Adapun berdasarkan Imam Ahmad, yang terpenting ialah jangka waktu itu harus terang dan tidak ada pembatasan. Boleh saja menentukan sebulan atau setahun, yang tidak sah yaitu apabila batas waktu tenggang itu tidak ditetapkan dengan terang.
Memperhatikan beberapa pendapat para ulama terkena batas waktu tenggang khiyar tergantung kesepakatan kedua belah pihak (penjual dan pembeli), selama waktu khiyar berlangsung kedua belah pihak terikat dengan syarat itu, maka seyogyanya batas waktu tenggang khiyar tidak terlalu lama.
Keempat: Khiyar Aib (Cacat)
Pihak penjual diwajibkan pertanda keadaan barang dan dihentikan menyembunyikannya cacatnya kepada calon pembeli. Nabi saw. bersabda :
Dari Abdillah Ibn Harits berkata: “Saya mendengar Hakim Ibn Hazm ra. Nabi saw bersabda: “Kedua oarang yang berjual beli boleh khiyar selama keduanya benar dan menyatakan keadaan barang, keduanya didiberikan keberkahan. Dan kalau keduanya menyembunyikan dan berdusta, dihapuskan keberkahan jual belinya.” (HR. Bukhari).

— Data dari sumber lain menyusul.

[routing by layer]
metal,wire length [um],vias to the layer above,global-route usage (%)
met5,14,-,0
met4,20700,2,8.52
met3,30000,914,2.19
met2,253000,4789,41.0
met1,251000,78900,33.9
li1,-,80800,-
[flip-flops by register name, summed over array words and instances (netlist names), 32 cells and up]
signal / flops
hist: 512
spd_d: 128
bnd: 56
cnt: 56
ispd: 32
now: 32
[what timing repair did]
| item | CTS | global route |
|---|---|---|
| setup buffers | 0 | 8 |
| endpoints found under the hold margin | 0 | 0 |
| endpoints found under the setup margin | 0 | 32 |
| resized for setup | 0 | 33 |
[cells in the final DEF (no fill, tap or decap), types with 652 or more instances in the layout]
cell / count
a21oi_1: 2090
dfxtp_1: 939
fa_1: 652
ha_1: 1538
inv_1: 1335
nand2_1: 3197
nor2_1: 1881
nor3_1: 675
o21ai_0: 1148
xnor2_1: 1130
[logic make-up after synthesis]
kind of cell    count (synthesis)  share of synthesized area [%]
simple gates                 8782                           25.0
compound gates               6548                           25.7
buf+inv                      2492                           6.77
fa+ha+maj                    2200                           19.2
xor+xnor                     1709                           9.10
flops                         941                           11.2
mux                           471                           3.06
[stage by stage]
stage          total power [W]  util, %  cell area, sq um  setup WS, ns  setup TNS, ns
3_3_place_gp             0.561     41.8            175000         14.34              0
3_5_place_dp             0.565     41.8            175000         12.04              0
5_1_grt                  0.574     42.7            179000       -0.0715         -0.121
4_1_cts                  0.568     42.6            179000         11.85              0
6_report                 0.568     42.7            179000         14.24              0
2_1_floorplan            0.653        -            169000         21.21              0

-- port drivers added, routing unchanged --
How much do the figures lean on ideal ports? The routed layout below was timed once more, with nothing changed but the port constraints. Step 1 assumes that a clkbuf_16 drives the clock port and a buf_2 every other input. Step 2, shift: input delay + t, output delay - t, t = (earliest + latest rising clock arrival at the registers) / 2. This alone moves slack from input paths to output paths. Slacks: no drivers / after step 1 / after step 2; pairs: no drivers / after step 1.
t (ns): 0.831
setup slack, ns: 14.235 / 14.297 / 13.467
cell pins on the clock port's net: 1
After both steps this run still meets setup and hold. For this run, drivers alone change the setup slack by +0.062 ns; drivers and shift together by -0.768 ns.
Background: an optimization exercise with open tools, aiming at small area, a short achievable clock period and few clock cycles per item. Do not read the settings as production practice. No run shown here included a check of the RTL's function; only the layout flow was run. Power is estimated from default activity; no workload was simulated.

--- design/flow/constraint.sdc ---
create_clock -name core_clock -period 5.0 [get_ports {clk}]
set_input_delay 1.0000 -clock core_clock [delete_from_list [all_inputs] [get_ports {clk}]]
set_output_delay 1.0000 -clock core_clock [all_outputs]
set_load 0.01 [all_outputs]
--- design/flow/config.mk ---
export PLATFORM = sky130hd
export DESIGN_NAME = ckv_crc
export DESIGN_NICKNAME = ckv_crc
export VERILOG_FILES = /design/flow/design.v
export SDC_FILE = /design/flow/constraint.sdc
export NUM_CORES = 4
export LEC_CHECK = 0
export CAP_MARGIN = 20
export CORE_MARGIN = 2
export CORE_UTILIZATION = 25
export GPL_ROUTABILITY_DRIVEN = 1
export PLACE_DENSITY = 0.5
export SLEW_MARGIN = 20
This design comes from an exercise in tuning for small area, a short achievable clock period and few clock cycles on the open sky130 flow, not from production work. Function not checked in this run: the RTL went through the layout flow alone. Power figures rest on the tool's default switching activity, not on a simulated workload.

[run.sh]
#!/bin/bash
# synth_recipe.tcl (not shown) runs the flow's synth.tcl, then flattens the netlist and writes it again
# the make line also repeats each setting of config.mk as NAME=value (left out here)
make -C /OpenROAD-flow-scripts/flow DESIGN_CONFIG=/design/flow/config.mk WORK_HOME=/design/flow/orfs CLKGATE_MAP_FILE= SYNTH_SCRIPT=/design/flow/synth_recipe.tcl finish
[config.mk]
export PLATFORM = sky130hd
export DESIGN_NAME = kz_lapcore
export DESIGN_NICKNAME = kz_lapcore
export VERILOG_FILES = /design/flow/design.v
export SDC_FILE = /design/flow/constraint.sdc
export NUM_CORES = 4
export LEC_CHECK = 0
export CAP_MARGIN = 20
export CORE_MARGIN = 2
export CORE_UTILIZATION = 40
export SLEW_MARGIN = 20
[constraint.sdc]
create_clock -name core_clock -period 14.0 [get_ports {clk}]
set_input_delay 2.8000 -clock core_clock [delete_from_list [all_inputs] [get_ports {clk}]]
set_output_delay 2.8000 -clock core_clock [all_outputs]
set_load 0.01 [all_outputs]
[design.v]
module kz_lapcore (
    input  wire        clk,
    input  wire        rst_n,        
    input  wire        in_valid,
    output wire        in_ready,
    input  wire        in_op,        
    input  wire [31:0] in_data,      
    input  wire [1:0]  in_gain,      
    input  wire [15:0] in_gate,      
    input  wire [15:0] in_dist,      
    output reg         out_valid,
    output reg  [15:0] out_e,        
    output reg  [31:0] out_period,   
    output reg  [31:0] out_length,   
    output reg         out_reject,   
    output reg         out_dist,     
    output reg         out_loss      
);
    localparam [31:0] P_NOM = 32'd1280000000;    
    localparam [31:0] P_MIN = 32'd896000000;     
    localparam [31:0] P_MAX = 32'd1638400000;    
    localparam integer QBITS = 20;               
    localparam [2:0] S_IDLE = 3'd0, S_DIV = 3'd1, S_ERR = 3'd2, S_PER = 3'd3, S_LEN = 3'd4;
    reg [2:0]  st;
    reg [31:0] period;
    reg        neg;
    reg [1:0]  gain;
    reg [15:0] gthr, dthr;
    reg [4:0]  cnt;
    reg [32:0] rem;            
    reg [QBITS-1:0] quo;
    reg [18:0] mag;            
    reg [15:0] magc;           
    reg [32:0] pnew;
    assign in_ready = (st == S_IDLE);
    wire [31:0] d_abs = in_data[31] ? (~in_data + 32'd1) : in_data;
    wire [32:0] rem_sh  = {rem[31:0], 1'b0};    
    wire [33:0] rem_sub = {1'b0, rem_sh} - {2'b00, period};
    wire        q_bit   = !rem_sub[33];
    wire [4:0]  ki_sh = (gain == 2'd0) ? 5'd25 : (gain == 2'd1) ? 5'd23 :
                        (gain == 2'd2) ? 5'd21 : 5'd19;
    wire [4:0]  kp_sh = (gain == 2'd0) ? 5'd20 : (gain == 2'd1) ? 5'd19 :
                        (gain == 2'd2) ? 5'd18 : 5'd17;
    wire [47:0] prod_p = period * magc;
    wire [47:0] prod_l = pnew[31:0] * magc;
    wire [47:0] rnd_p  = prod_p + (48'd1 << (ki_sh - 5'd1));
    wire [47:0] rnd_l  = prod_l + (48'd1 << (kp_sh - 5'd1));
    wire [31:0] dp     = rnd_p >> ki_sh;
    wire [31:0] dl     = rnd_l >> kp_sh;
    wire [32:0] p_upd  = neg ? ({1'b0, period} - {1'b0, dp}) : ({1'b0, period} + {1'b0, dp});
    wire [32:0] l_upd  = neg ? (pnew - {1'b0, dl}) : (pnew + {1'b0, dl});
    wire [19:0] mag_r  = (quo + 20'd1) >> 1;     
    always @(posedge clk) begin
        out_valid <= 1'b0;
        if (!rst_n) begin
            st         <= S_IDLE;
            period     <= P_NOM;
            out_e      <= 16'd0;
            out_period <= P_NOM;
            out_length <= P_NOM;
            out_reject <= 1'b0;
            out_dist   <= 1'b0;
            out_loss   <= 1'b0;
        end else begin
            case (st)
                S_IDLE: begin
                    if (in_valid) begin
                        if (in_op) begin
                            period     <= in_data;
                            out_valid  <= 1'b1;
                            out_e      <= 16'd0;
                            out_period <= in_data;
                            out_length <= in_data;
                            out_reject <= 1'b0;
                            out_dist   <= 1'b0;
                            out_loss   <= 1'b0;
                        end else begin
                            neg  <= in_data[31];
                            gain <= in_gain;
                            gthr <= in_gate;
                            dthr <= in_dist;
                            rem  <= {5'd0, d_abs[24:0], 3'd0};
                            cnt  <= 5'd0;
                            st   <= S_DIV;
                        end
                    end
                end
                S_DIV: begin
                    rem <= q_bit ? rem_sub[32:0] : rem_sh;
                    quo <= {quo[QBITS-2:0], q_bit};
                    cnt <= cnt + 5'd1;
                    if (cnt == 5'd19)     
                        st <= S_ERR;
                end
                S_ERR: begin
                    mag  <= mag_r[18:0];
                    magc <= (mag_r[18:0] > {3'd0, dthr}) ? dthr : mag_r[15:0];
                    st   <= S_PER;
                end
                S_PER: begin
                    out_e      <= neg ? ((mag > 19'd32768) ? 16'h8000 : (~mag[15:0] + 16'd1))
                                      : ((mag > 19'd32767) ? 16'h7FFF : mag[15:0]);
                    out_dist   <= (mag > {3'd0, dthr});
                    out_reject <= 1'b0;
                    out_loss   <= 1'b0;
                    if (mag > {3'd0, gthr}) begin
                        out_valid  <= 1'b1;
                        out_reject <= 1'b1;
                        out_dist   <= 1'b0;
                        out_period <= period;
                        out_length <= period;
                        st         <= S_IDLE;
                    end else if (p_upd < {1'b0, P_MIN} || p_upd > {1'b0, P_MAX}) begin
                        out_valid  <= 1'b1;
                        out_loss   <= 1'b1;
                        out_period <= period;
                        out_length <= period;
                        st         <= S_IDLE;
                    end else begin
                        pnew <= p_upd;
                        st   <= S_LEN;
                    end
                end
                S_LEN: begin
                    period     <= pnew[31:0];
                    out_valid  <= 1'b1;
                    out_period <= pnew[31:0];
                    out_length <= l_upd[31:0];
                    st         <= S_IDLE;
                end
                default: st <= S_IDLE;
            endcase
        end
    end
endmodule
==> results.toml <==
[status]
status = "finished clean"

[global_routing]
grt_pass1_vias = 50200
track_usage_pct = 26.7
grt_first_pass_wirelength_mm = 304
antenna_found_initial = 8
grt_overflow = 0
grt_max_degree = 100

[cells_and_area]
drive_above_1_share_pct = 5.32
n_antenna_cell = 0
syn_to_final_growth_pct = 8.98
fin_nets = 8233

[power_and_ir_drop]
pwr-share-comb_pct = 84.3
p_per_area_nw_per_um2 = 199
switchingPower_mw = 7.10
p_sw_share_pct = 56.7
seqPwrFrac_pct = 8.9
p_int_mw = 5.42
p_total_mw = 12.5
max-vdd-ir-drop_v = 0.000299
leakagePower_nw = 29.0
clkPwrFrac_pct = 6.8

[sta]
finalCriticalPeriod_ns = 13.28
setup_viol = 0
rsz0062_at_grt = "false"
post-route-period-util_pct = 94.8
fmax_mhz = 75.3
slew_violations = 0
worst_pin_slew_ns = 1.17
fin_skew_ns = 0.0256
relSlewSlack_pct = 22.2
setup_tns_ns = 0
final_hold_viol_count = 0

[clocking]
clock-sinks = 278
cts_root_buffer = "clkbuf_16"
insertion_delay_ns = 0.63
cts_buffers = 31
htreeDepth = 1
ctsLongestPathBuffers = 3
clk_pin_slew_worst_paths_ns = 0.06
cts_tree = "yes"

[setup_path]
startpoint_type = "register"
worstReg2RegStart = "period[11]$_SDFFE_PN0P_"
critPathSlowestCell = "dfxtp_1"
cp_common_cell = "fa_1"
crit_arrival_ns = 13.82
path_class = "reg2reg"
critPathRequiredTime_ns = 14.54
worst-path-max-fanout = 19
regToRegEndpoint = "out_period[31]$_SDFFE_PN0P_"
rr_worst_depth = 42
cp_slowest_stage_delay_ns = 1.02
critPathCaptureType = "register"
reg2reg_slack_ns = 0.72

[logic_synthesis]
netlist_instances = 6885
synth_edf_count = 159
synth_ff_type = "edfxtp_1"
ys_warn_count = 1
ys_ff_latch = 278
yosysUniqueCellTypes = 119
yosysSeqAreaShare_pct = 12.4
syn_avg_cell_area_um2 = 8.39
asyncSetResetFlopFracSynth_pct = 0
syn-cell-area_um2 = 57800

[min_path]
whs_endpoint = "out_length[9]$_SDFFE_PN0P_"
worstHoldStart = "out_length[9]$_SDFFE_PN0P_"
min_path_type = "reg2reg"
whs_path_depth = 2

[drt]
first_iter_violations = 4639
ant_nets = 0
vias_per_cell = 5.63
dr.pass1.iters = 6
wire_per_inst_um = 22.5
drc = 0
wl_mm = 198
vias = 49600

[place]
routabilityCongestion = 0.976
io_buffer_count = 154
hpwl_mm = 160

[run]
drv_cap = 0

[floorplanning]
row_count = 139
die_area_um2 = 147000
core_um2 = 143000
io_pins = 155
dieWidth_um = 384
die_h_um = 384
initial_core_util_pct = 40.2
==> what timing repair did <==
action / in CTS / in global routing
buffers inserted: 0 / 5
hold buffers: 0 / 0
setup endpoints to repair: 0 / 98
resized for setup: 0 / 2
==> metal layers <==
metal / vias to the layer above / routed length (um) / GRT usage (%)
li1: 22300 / - / -
met1: 25000 / 82000 / 35.7
met2: 1917 / 92400 / 43.9
met3: 368 / 14200 / 3.57
met4: 4 / 9310 / 10.3
met5: - / 27 / 0
==> cells in the mapped netlist, drive strengths merged, types with 35 or more instances <==
master / n / area [um^2]
nand2: 1120 / 4210
mux2i: 102 / 1020
nor2b: 56 / 350
o211ai: 51 / 403
nand4: 55 / 350
o21ai: 213 / 1070
a21oi: 269 / 1350
buf: 44 / 322
edfxtp: 159 / 4770
a211oi: 69 / 523
xor2: 110 / 963
nor3: 112 / 566
and2: 394 / 2470
nand2b: 35 / 219
and3: 59 / 372
o21a: 51 / 383
clkbuf: 365 / 1370
nor2: 274 / 1040
a21o: 77 / 579
inv: 1081 / 4060
xnor2: 119 / 1050
dfxtp: 119 / 2380
fa: 876 / 17500
ha: 409 / 5120
a31oi: 68 / 425
nand3: 98 / 490
==> power by group through the flow <==
stage               clock network [mW]  logic (mW)  registers [mW]
floorplan                            0        7.29            1.09
global placement                     0        10.3            1.12
CTS                              0.868        10.4            1.11
finish                           0.854        10.6            1.11
global route                     0.899        11.5            1.11
detailed placement                   0        10.3            1.12
==> logic make-up (layout without fill, tap and decap cells) <==
family | Yosys count | count (layout) | synth area share [%]
xor+xnor | 229 | 229 | 3.49
compound gates | 1120 | 1120 | 13.1
fa+ha+maj | 1285 | 1285 | 39.2
mux | 135 | 135 | 2.53
buf+inv | 1490 | 1483 | 9.96
other cells | 2 | 27 | 0.0130
flops | 278 | 278 | 12.4
simple gates | 2346 | 2346 | 19.3
==> placed cells by master (no fill, tap or decap), drive strengths merged, types with 68 or more instances in the layout <==
| cell | Yosys | routed |
|---|---|---|
| a211oi | 69 | 69 |
| a21o | 77 | 77 |
| a21oi | 269 | 269 |
| a31oi | 68 | 68 |
| and2 | 394 | 394 |
| buf | 44 | 191 |
| clkdlybuf4s50 | 0 | 153 |
| dfxtp | 119 | 119 |
| edfxtp | 159 | 159 |
| fa | 876 | 876 |
| ha | 409 | 409 |
| inv | 1081 | 1085 |
| mux2i | 102 | 102 |
| nand2 | 1120 | 1120 |
| nand3 | 98 | 98 |
| nor2 | 274 | 274 |
| nor3 | 112 | 112 |
| o21ai | 213 | 213 |
| xnor2 | 119 | 119 |
| xor2 | 110 | 110 |
==> through the flow <==
step	util, %	hold WS, ns	setup WS [ns]	instance area (um^2)	std cells
6_report	43.9	0.463	0.722	62900	8806
2_1_floorplan	-	0.463	1.61	57800	6910
4_1_cts	43.8	0.465	0.360	62800	8799
3_3_place_gp	43.0	0.446	0.502	61800	8740
5_1_grt	43.9	0.483	0.0432	62900	8806
3_5_place_dp	43.1	0.454	0.458	61800	8741
==> worst max-delay path by stage <==
stage | cells after the start | startpoint | slack [ns] | to
global placement | 45 | magc[2]$_DFFE_PP_ | 0.50 | out_period[2]$_SDFFE_PN0P_
global route | 42 | period[17]$_SDFFE_PN1P_ | 0.04 | out_period[9]$_SDFFE_PN0P_
finish | 42 | period[11]$_SDFFE_PN0P_ | 0.72 | out_period[31]$_SDFFE_PN0P_
detailed placement | 42 | magc[2]$_DFFE_PP_ | 0.46 | out_period[9]$_SDFFE_PN0P_
CTS | 42 | magc[2]$_DFFE_PP_ | 0.36 | out_period[31]$_SDFFE_PN0P_
floorplan | 43 | gain[0]$_DFFE_PP_ | 1.61 | pnew[0]$_DFFE_PP_
==> flip-flops by register name, indices dropped and copies added, names as in the netlist <==
register    flops
out_dist        1
neg             1
out_reject      1
gain            2
out_loss        1
out_valid       1
mag            19
out_e          16
dthr           16
st              3
gthr           16
rem            32
pnew           32
period         32
magc           16
out_period     32
out_length     32
cnt             5
quo            20
==> worst max-delay path, delay by kind of cell, from the launching register on <==
| kind | cells | cell delay, ns |
|---|---|---|
| DFF | 1 | 1.02 |
| xor gates and xnor gates | 3 | 0.73 |
| AOI/OAI and AO/OA | 13 | 4.04 |
| buffers and inverters | 6 | 0.71 |
| adders and majority gates | 8 | 3.91 |
| and+or+nand+nor | 11 | 2.54 |
| muxes | 1 | 0.18 |
==> layout make-up <==
| class | count | area, um^2 |
|---|---|---|
| fillers | 14300 | 80500 |
| well taps | 1903 | 2380 |
| clock inverters | 18 | 150 |
| repair buffers | 344 | 3280 |
| clock buffers | 40 | 892 |
| flip-flops and latches | 278 | 7160 |
| inverters | 1081 | 4060 |
| multi-input cells | 5142 | 45000 |

[afterwards: timing with drivers on the ports]
No port has a modelled driver above. Below, the same layout with a new extraction and two added sets of constraints. Step 1 (the two cells are an assumption about what drives the block):
set clk [get_ports {clk}]
set_driving_cell -lib_cell sky130_fd_sc_hd__clkbuf_16 $clk
set_driving_cell -lib_cell sky130_fd_sc_hd__buf_2 [delete_from_list [all_inputs] $clk]
Step 2 times the ports against the registers' clock, not the clock port: input delays grow and output delays shrink by t, the midpoint of the rising clock arrivals with the driver on. Three values: no drivers, after step 1, after step 2; two values: the first two.
t (ns): 0.692
slack for setup (ns): 0.722 / 0.722 / 0.722
latest minus earliest clock arrival (ns): 0.026 / 0.026
worst data-port slew with drivers (ns): 0.07
cell pins on the clock port's net: 1
After both steps this run still meets setup and hold. For this run, drivers alone change the setup slack by 0.000 ns; drivers and shift together by 0.000 ns.
From an optimization exercise on the open Yosys and OpenROAD flow, aimed at small area, a short achievable clock period and few clock cycles per item; shortcuts taken in it are not production practice.
Function was checked by simulation only, so behaviour that the tests miss may differ from the original.
Power figures rest on the tool's default switching activity, not on a simulated workload.

### flow/run.sh
#!/bin/bash
# synth_recipe.tcl (not shown) runs the flow's synth.tcl, then flattens the netlist and writes it again
# the make line also repeats each setting of config.mk as NAME=value (left out here)
make -C /OpenROAD-flow-scripts/flow DESIGN_CONFIG=/design/flow/config.mk WORK_HOME=/design/flow/orfs CLKGATE_MAP_FILE= SYNTH_SCRIPT=/design/flow/synth_recipe.tcl finish
### flow/config.mk
export PLATFORM = sky130hd
export DESIGN_NAME = sluice_placer
export DESIGN_NICKNAME = sluice_placer
export VERILOG_FILES = /design/flow/design.v
export SDC_FILE = /design/flow/constraint.sdc
export NUM_CORES = 4
export LEC_CHECK = 0
export CAP_MARGIN = 20
export CORE_MARGIN = 2
export CORE_UTILIZATION = 40
export SLEW_MARGIN = 20
### flow/constraint.sdc
create_clock -name core_clock -period 11.0 [get_ports {clk}]
set_input_delay 2.2000 -clock core_clock [delete_from_list [all_inputs] [get_ports {clk}]]
set_output_delay 2.2000 -clock core_clock [all_outputs]
set_load 0.01 [all_outputs]
### flow/design.v
module sluice_div (
    input  wire [31:0] r,
    input  wire [3:0]  b,
    input  wire [31:0] p,
    output wire [31:0] r_out
);
    function [31:0] rstep(input [31:0] rr, input bi, input [31:0] pp);
        reg [32:0] t;
        reg [33:0] d;
        begin
            t = {rr, bi};
            d = {1'b0, t} - {2'b00, pp};
            rstep = d[33] ? t[31:0] : d[31:0];
        end
    endfunction
    wire [31:0] r1 = rstep(r,  b[3], p);
    wire [31:0] r2 = rstep(r1, b[2], p);
    wire [31:0] r3 = rstep(r2, b[1], p);
    assign r_out   = rstep(r3, b[0], p);
endmodule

Adakalanya seorang membeli barang yang cacatnya gres diketahui sehabis beberapa waktu kemudian setalah kesepakatan jual beli itu berlangsung. Apabila terjadi hal semacam itu, maka pihak pembeli berhak mengembalikan barang dan mendapatkan kembali uang dari pihak penjual. Itulah yang disebut khiyar malu yakni mengembalikan barang cacat. Apabila barang itu cacat dan sudah diterangkan oleh penjual sebelum transaksi terjadi kemudian pembeli ridha dan menerimanya, maka dengan sendirinya hak khiyar malu itu terhapus.
Kepustakaan:
Al-Mawardi, Al-Ahkam As-Sulthaniyah, (Beirut: Dar al Fikr, 1960).